Task brief. Could you print the lines below exactly, from the one holding "## What came out" through the last line, with no other output?

Data under study.
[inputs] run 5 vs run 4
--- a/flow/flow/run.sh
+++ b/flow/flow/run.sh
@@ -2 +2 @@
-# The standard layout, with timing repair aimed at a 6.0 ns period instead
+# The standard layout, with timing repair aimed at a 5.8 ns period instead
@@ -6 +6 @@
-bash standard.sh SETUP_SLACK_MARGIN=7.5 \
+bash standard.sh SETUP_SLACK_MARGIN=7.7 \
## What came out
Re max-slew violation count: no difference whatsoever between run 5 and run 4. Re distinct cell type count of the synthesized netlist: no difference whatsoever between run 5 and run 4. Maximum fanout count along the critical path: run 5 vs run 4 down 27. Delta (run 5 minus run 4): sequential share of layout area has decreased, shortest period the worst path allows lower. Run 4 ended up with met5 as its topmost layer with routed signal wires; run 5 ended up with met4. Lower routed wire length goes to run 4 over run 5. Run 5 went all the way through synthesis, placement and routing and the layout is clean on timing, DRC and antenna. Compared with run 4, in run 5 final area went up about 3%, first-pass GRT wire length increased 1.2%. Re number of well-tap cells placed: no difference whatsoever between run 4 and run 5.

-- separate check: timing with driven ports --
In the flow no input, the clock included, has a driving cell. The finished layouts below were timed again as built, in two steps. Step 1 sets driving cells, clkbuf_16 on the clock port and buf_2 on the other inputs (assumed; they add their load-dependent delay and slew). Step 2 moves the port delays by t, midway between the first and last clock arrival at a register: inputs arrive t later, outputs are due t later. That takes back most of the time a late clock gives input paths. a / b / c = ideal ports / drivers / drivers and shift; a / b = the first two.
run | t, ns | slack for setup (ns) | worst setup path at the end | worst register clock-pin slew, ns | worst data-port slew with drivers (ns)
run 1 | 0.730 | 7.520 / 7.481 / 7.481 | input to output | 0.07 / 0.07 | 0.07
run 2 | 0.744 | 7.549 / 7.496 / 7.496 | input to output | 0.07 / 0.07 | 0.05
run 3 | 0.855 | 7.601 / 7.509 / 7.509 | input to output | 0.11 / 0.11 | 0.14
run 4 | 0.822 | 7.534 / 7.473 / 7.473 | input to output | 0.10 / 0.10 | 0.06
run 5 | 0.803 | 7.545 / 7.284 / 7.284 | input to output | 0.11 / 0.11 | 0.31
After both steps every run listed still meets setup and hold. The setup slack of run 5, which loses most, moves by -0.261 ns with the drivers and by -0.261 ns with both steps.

Solved exercise.
## What came out
Re max-slew violation count: no difference whatsoever between run 5 and run 4. Re distinct cell type count of the synthesized netlist: no difference whatsoever between run 5 and run 4. Maximum fanout count along the critical path: run 5 vs run 4 down 27. Delta (run 5 minus run 4): sequential share of layout area has decreased, shortest period the worst path allows lower. Run 4 ended up with met5 as its topmost layer with routed signal wires; run 5 ended up with met4. Lower routed wire length goes to run 4 over run 5. Run 5 went all the way through synthesis, placement and routing and the layout is clean on timing, DRC and antenna. Compared with run 4, in run 5 final area went up about 3%, first-pass GRT wire length increased 1.2%. Re number of well-tap cells placed: no difference whatsoever between run 4 and run 5.

-- separate check: timing with driven ports --
In the flow no input, the clock included, has a driving cell. The finished layouts below were timed again as built, in two steps. Step 1 sets driving cells, clkbuf_16 on the clock port and buf_2 on the other inputs (assumed; they add their load-dependent delay and slew). Step 2 moves the port delays by t, midway between the first and last clock arrival at a register: inputs arrive t later, outputs are due t later. That takes back most of the time a late clock gives input paths. a / b / c = ideal ports / drivers / drivers and shift; a / b = the first two.
run | t, ns | slack for setup (ns) | worst setup path at the end | worst register clock-pin slew, ns | worst data-port slew with drivers (ns)
run 1 | 0.730 | 7.520 / 7.481 / 7.481 | input to output | 0.07 / 0.07 | 0.07
run 2 | 0.744 | 7.549 / 7.496 / 7.496 | input to output | 0.07 / 0.07 | 0.05
run 3 | 0.855 | 7.601 / 7.509 / 7.509 | input to output | 0.11 / 0.11 | 0.14
run 4 | 0.822 | 7.534 / 7.473 / 7.473 | input to output | 0.10 / 0.10 | 0.06
run 5 | 0.803 | 7.545 / 7.284 / 7.284 | input to output | 0.11 / 0.11 | 0.31
After both steps every run listed still meets setup and hold. The setup slack of run 5, which loses most, moves by -0.261 ns with the drivers and by -0.261 ns with both steps.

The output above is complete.